FCMBench：面向实际应用的综合性金融信贷多模态基准测试 (FCMBench: A Comprehensive Financial Credit Multimodal Benchmark for Real-world Applications)

As multimodal AI becomes widely used for credit risk assessment and document review, a domain-specific benchmark is urgently needed that (1) reflects documents and workflows specific to financial credit applications, (2) includes credit-specific understanding and real-world robustness, and (3) preserves privacy compliance without sacrificing practical utility. Here, we introduce FCMBench-V1.0 -- a large-scale financial credit multimodal benchmark for real-world applications, covering 18 core certificate types, with 4,043 privacy-compliant images and 8,446 QA samples. The FCMBench evaluation framework consists of three dimensions: Perception, Reasoning, and Robustness, including 3 foundational perception tasks, 4 credit-specific reasoning tasks that require decision-oriented understanding of visual evidence, and 10 real-world acquisition artifact types for robustness stress testing. To reconcile compliance with realism, we construct all samples via a closed synthesis-capture pipeline: we manually synthesize document templates with virtual content and capture scenario-aware images in-house. This design also mitigates pre-training data leakage by avoiding web-sourced or publicly released images. FCMBench can effectively discriminate performance disparities and robustness across modern vision-language models. Extensive experiments were conducted on 23 state-of-the-art vision-language models (VLMs) from 14 top AI companies and research institutes. Among them, Gemini 3 Pro achieves the best F1(\%) score as a commercial model (64.61), Qwen3-VL-235B achieves the best score as an open-source baseline (57.27), and our financial credit-specific model, Qfin-VL-Instruct, achieves the top overall score (64.92). Robustness evaluations show that even top-performing models suffer noticeable performance drops under acquisition artifacts.

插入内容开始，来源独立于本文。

From an optimization exercise on the open Yosys and OpenROAD flow, aimed at small area and a short achievable clock period; shortcuts taken in it are not production practice.
Function was not checked in any run shown here: the RTL went through the layout flow alone.
Power is estimated from default activity; no workload was simulated.

## flow/design.v (module list and top-level ports; edited modules follow where they fit)
// module exe_mul: 2265 lines
// module exe_div: 3339 lines
// module exe_muldiv: 32 lines
module exe_muldiv
(
    input logic         clk, rst,
    input logic         wb_do_branch,
    input logic         ix_mul_valid,
    input logic[4:0]    ix_mul_rd,
    input logic[31:0]   ix_mul_rs1,
    input logic[31:0]   ix_mul_rs2,
    input logic[1:0]    ix_mul_op,
    input logic         ix_div_valid,
    input logic[4:0]    ix_div_rd,
    input logic[31:0]   ix_div_rs1,
    input logic[31:0]   ix_div_rs2,
    input logic[1:0]    ix_div_op,
    output logic        mul_valid,
    output logic[4:0]   mul_rd,
    output logic[31:0]  mul_result,
    output logic        div_valid,
    output logic[4:0]   div_rd,
    output logic[31:0]  div_result
);
  // ...
==> flow/flow/run.sh <==
#!/bin/bash
# The standard layout (the standard.sh, all steps), with one change to
# synthesis: no full/half-adder cell extraction (ADDER_MAP_FILE empty), so
# that ABC maps the adders into plain gates. Registers are unchanged.
set -euo pipefail
export ADDER_MAP_FILE=
bash standard.sh > standard.log 2>&1
==> flow/standard.sh <==
#!/bin/bash
# synth_recipe.tcl (not shown) runs the flow's synth.tcl, then flattens the netlist and writes it again
# the make line also repeats each setting of config.mk as NAME=value (left out here)
make -C /OpenROAD-flow-scripts/flow DESIGN_CONFIG=/design/flow/config.mk WORK_HOME=/design/flow/orfs CLKGATE_MAP_FILE= SYNTH_SCRIPT=/design/flow/synth_recipe.tcl "${@:-finish}"
==> flow/config.mk <==
export PLATFORM = sky130hd
export DESIGN_NAME = exe_muldiv
export DESIGN_NICKNAME = exe_muldiv
export VERILOG_FILES = /design/flow/design.v
export SDC_FILE = /design/flow/constraint.sdc
export NUM_CORES = 4
export LEC_CHECK = 0
export ABC_AREA = 1
export CAP_MARGIN = 20
export CORE_MARGIN = 2
export CORE_UTILIZATION = 40
export SETUP_SLACK_MARGIN = 5
export SLEW_MARGIN = 20
==> flow/constraint.sdc <==
create_clock -name core_clock -period 9.5 [get_ports {clk}]
set_input_delay 1.9000 -clock core_clock [delete_from_list [all_inputs] [get_ports {clk}]]
set_output_delay 1.9000 -clock core_clock [all_outputs]
set_load 0.01 [all_outputs]
==> results.txt, run 1 <==
outcome timing/DRC/antenna clean; Lkg Pwr ~57 nW; final worst path period share 47.22%; register bit total from synthesis roughly 1600; most common cell in the netlist nand2_1; Final ANT Viol Nets 0; TAP cells 3150; Fin Setup TNS 0 ps; CP peak stage delay between 200 and 250 ps; slowest CP cell o31ai_4; worst rel slew slack 25.26%; Post-synth top cells nand2_1, inv_1, dfxtp_1; ys flop type dfxtp_1; data required time at the worst endpoint approximately 10000 ps; CTS resizes between 90 and 100; Clock transition at path regs roughly 60 ps; Buffers excl. clock between 400 and 500; simple-gate share of the synthesized area about a third; P_clk 7.14 mW; combinational family with the most area after synthesis simple AND/OR/NAND/NOR gates; met2 Use GR around a third; area grow syn2layout 14.90%; actual slew at the worst max-slew pin approximately 1100 ps; sequential fraction of the synthesis area about 34%; clk_skew between 40 and 50 ps; CTS Buf Count between 150 and 200; Startpoint Class primary input; syn avg cell area 6.482 um^2; GRT Total Usage a little over a fifth; Flop+latch power about 8.6 mW; CP Depth 26; CP max FO 2; Synth Instances between 10000 and 15000; DRC 0; Compound-Gate Fraction of Synth Area a little over a tenth; Design Area, Final ~0.11 mm^2; CP most frequent cell buf_4; area of the multi-input gates about 0.055 mm^2; Max Transition Viols Final 0
==> run 2: changes to the inputs <==
--- a/flow/config.mk
+++ b/flow/config.mk
@@ -9,5 +9,7 @@
 export CAP_MARGIN = 20
 export CORE_MARGIN = 2
-export CORE_UTILIZATION = 40
+export CORE_UTILIZATION = 50
+export CTS_CLUSTER_DIAMETER = 100
+export CTS_CLUSTER_SIZE = 30
 export SETUP_SLACK_MARGIN = 5
 export SLEW_MARGIN = 20
==> run 2 against run 1 <==
Worst setup slack gained 12 ps. Maximum frequency grew 0.27%. Worst hold slack gained 17 ps. Clock power shrank 44%. Critical path type is now flip-flop to flip-flop. Critical endpoint is now mul.s2_t_reg[92].
==> results.txt, run 2 <==
slowest CP cell xnor2_1; Startpoint Class flip-flop; CP max FO 33 (+31); CP most frequent cell nand2_1; I/O pins about 220; largest net degree at the start of global routing 62; WL/cell ~17 um; Setup CP Type flip-flop to flip-flop; Fin Hold WS ~320 ps; Num Clock Sinks roughly 1600; ys flop type dfxtp_1; data required time at the worst endpoint 10070 ps (-170 ps); Synth Instances 14610 (unchanged); syn avg cell area 6.482 um^2 (unchanged); most frequent cells in the layout nand2_1, inv_1, dfxtp_1; PD cells between 200 and 300 mW/mm^2; share of layout cells above drive strength 1 under 10%; most common cell in the netlist nand2_1; vias in the first global route between 80000 and 90000; sequential fraction of the synthesis area 33.56% (unchanged); post-DR vias/cell between 5 and 6; CTS tree built; EDFF count, synth 0; Placer Congestion between 0.9 and 1; Final ANT Viol Nets 0 (unchanged); final worst path period share 47.09% (-0.13 points); crit path DAT 5040 ps; CP delay by family, top XOR/XNOR gates; r2r setup slk 5030 ps; antenna violations before repair 27; clk buf depth 3; RSZ-0062 raised after global routing true; outcome timing/DRC/antenna clean; top cells by area, synth dfxtp_1, nand2_1, xor2_1; Max Transition Viols Final 0 (unchanged); post-synth net total 14760; # H-tree levels 3; die height between 400 and 500 um; actual slew at the worst max-slew pin 1326 ps (+216.7 ps); Starting Density just over 50%; DR pass1 iterations 6; first-pass GRT wire length between 400000 and 500000 um; Layout Nets between 10000 and 15000; Netlist Area Pre-Place 0.09473 mm^2; Fin Setup TNS 0 ps (unchanged); area grow syn2layout 10.56%; FF/Latch Area 0.03189 mm^2; register bit total from synthesis 1588 (unchanged); Routed WL between 300000 and 400000 um; FMAX between 0.2 and 0.25 GHz; fin cells about 17000; crit path cell chain inv_2 -> o22ai_1 -> xor2_1 -> o21ai_0 -> nand2_1 -> or2_2 -> nand2_1 -> xor2_1 -> or2_2 -> nand2_1 -> nand2_1 -> or2_2 -> nand2_1 -> xnor2_1 -> xnor2_1 -> xnor2_1; Root Driver clkbuf_16; final hold violation count 0; PortBufs 222; Die Wd approximately 440 um; row count about 160; Clock transition at path regs 110 ps (+50 ps); worst path bufs/invs 1; Tmin final ~4500 ps; Post-synth top cells nand2_1, inv_1, dfxtp_1; Placed Cells 17040; most common cell after layout, fill and taps aside nand2_1; full die area 0.1930 mm^2; fillers 18300; Hold Path Class flip-flop to flip-flop; top cell type's share of synthesized area approximately a third; DRC 0 (unchanged); CP peak stage delay 800 ps (+580 ps); Clk Latency, worst-skew pair about 780 ps; Ys Warns 2; Starting DRT DRC Count around 7600; CORE AREA around 0.19 mm^2; Worst Setup End Kind flip-flop; maxcap violations 0; GR Overflow Total 0; post-synthesis cell type count slightly above 70; GRT Total Usage 29.59% (+7.9 points); vias around 90000; area of the multi-input gates 0.05508 mm^2 (+0.76%); hpwl dp approximately 220000 um; clk_skew 38.92 ps (-3.365 ps); final setup violation count 0; Largest register FFs about 130; Worst VDD drop 320.3 uV; ys async rst share 0%; CTS Buf Count 75 (-57%); Lkg Pwr 55.60 nW (-3.0%); Yosys top cell by area dfxtp_1; worst rel slew slack 10.79% (-14 points)
run 2: cell types whose count changed in the layout (fill, tap and decap cells not counted), sizes merged, moves of 7 or more:
| cell | before | now |
|---|---|---|
| clkbuf | 226 | 85 |
| clkinv | 71 | 33 |
| buf | 192 | 167 |
| bufinv | 21 | 1 |
| clkinvlp | 23 | 3 |
| inv | 2118 | 2125 |
run 2: through the flow:
| stage | power, mW | util (%) | setup slack (ps) | cell area, um^2 |
|---|---|---|---|---|
| after floorplan | 19.60 | - | 5007 | 94750 |
| after global placement | 24.14 | 52.60 | 2995 | 98890 |
| after detailed placement | 24.43 | 52.61 | 3077 | 98900 |
| after CTS | 28.63 | 54.43 | 5001 | 102300 |
| after global routing | 31.77 | 55.70 | 4881 | 104700 |
| final | 29.60 | 55.71 | 5026 | 104700 |
run 2: worst paths after layout:
kind                     startpoint               end  cells past startpoint
setup / recovery  mul.s1_two_reg[9]  mul.s2_t_reg[92]                     16
hold reg to reg       div.q9_reg[7]    div.q10_reg[9]                      0
setup reg to reg  mul.s1_two_reg[9]  mul.s2_t_reg[92]                     16
hold / removal        div.q9_reg[7]    div.q10_reg[9]                      0
run 2: where the power goes:
group	leakage, nW	switching, mW	total (mW)	internal (mW)
logic	41.1	11.3	17.0	5.65
registers	13.3	0.760	8.60	7.84
clock network	1.23	2.38	4.02	1.64
run 2: cell type report:
type / instances / area share [%]
multi-input combinational: 10570 / 52.59
sequential: 1588 / 30.45
inverter: 2120 / 7.837
timing repair buffer: 393 / 3.604
tap: 2495 / 2.981
clock buffer: 81 / 1.872
clock inverter: 35 / 0.5806
timing repair inverter: 7 / 0.07049
antenna: 6 / 0.01434
run 2: per-layer routing:
metal	share of wire [%]	GRT usage, %
met2	42	45.46
met3	9.1	6.519
met5	0.022	0
met4	3.9	11.04
met1	45	40.43
run 2: kinds of logic (layout without fill, tap and decap cells):
logic type	after synthesis	count (layout)	synth area share, %
compound gates	1741	1743	10.84
xor+xnor	1437	1437	13.29
fa+ha+maj	1	1	0.01057
buf+inv	2486	2636	10.30
flops	1588	1588	33.56
mux	15	15	0.1783
other cells	0	6	0
simple gates	7345	7373	31.82
run 2: what timing repair did:
action / in CTS / in global routing
buffers inserted: 21 / 68
hold buffers: 0 / 0
cloned: 11 / 30
resized for setup: 147 / 408
setup endpoints to repair: 317 / 354
pin swaps: 26 / 70

afterwards: timing with drivers on the ports:
How much do the figures lean on ideal ports? The routed layouts below were timed once more, with nothing changed but the port constraints.
Step 1, drivers: a clkbuf_16 drives clk and a buf_2 each remaining input, both assumed.
Step 2, shift: input delay + t, output delay - t, t = (earliest + latest rising clock arrival at the registers) / 2. This alone moves slack from input paths to output paths.
Three values: ideal, step 1, step 2; two values: the first two.
| run | t (ns) | setup WS [ns] | worst hold slack (ns) | slew at the worst register clock pin (ns) |
|---|---|---|---|---|
| run 1 | 0.918 | 5.014 / 5.084 / 4.166 | 0.300 / 0.300 / 0.300 | 0.07 / 0.07 |
| run 2 | 0.845 | 5.026 / 5.026 / 4.379 | 0.317 / 0.317 / 0.317 | 0.12 / 0.12 |
After both steps setup and hold are still met in every run listed. For run 1, which loses most, drivers alone change the setup slack by +0.070 ns; drivers and shift together by -0.848 ns.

翻译：随着多模态人工智能在信贷风险评估和文档审核中的广泛应用，亟需一个特定领域的基准测试，该基准需满足以下要求：(1) 反映金融信贷应用特有的文档和工作流程，(2) 包含信贷特定理解与现实世界鲁棒性，(3) 在不牺牲实用性的前提下确保隐私合规性。本文推出FCMBench-V1.0——一个面向实际应用的大规模金融信贷多模态基准测试，涵盖18种核心凭证类型，包含4,043张合规图像和8,446个问答样本。FCMBench评估框架包含三个维度：感知、推理与鲁棒性，具体包括3项基础感知任务、4项需要基于视觉证据进行决策导向理解的信贷特定推理任务，以及10种现实世界采集伪影类型用于鲁棒性压力测试。为兼顾合规性与真实性，我们通过封闭的合成-采集流程构建所有样本：手动合成含虚拟内容的文档模板，并在内部采集场景感知图像。该设计通过避免使用网络来源或公开发布的图像，也缓解了预训练数据泄露问题。FCMBench能有效区分现代视觉-语言模型的性能差异与鲁棒性。我们对来自14家顶尖AI公司和研究机构的23个前沿视觉-语言模型进行了广泛实验。其中，Gemini 3 Pro作为商业模型获得最佳F1(%)分数（64.61），Qwen3-VL-235B作为开源基线获得最佳分数（57.27），而我们专为金融信贷设计的模型Qfin-VL-Instruct取得了最高综合分数（64.92）。鲁棒性评估表明，即使在采集伪影影响下表现最佳的模型也会出现明显的性能下降。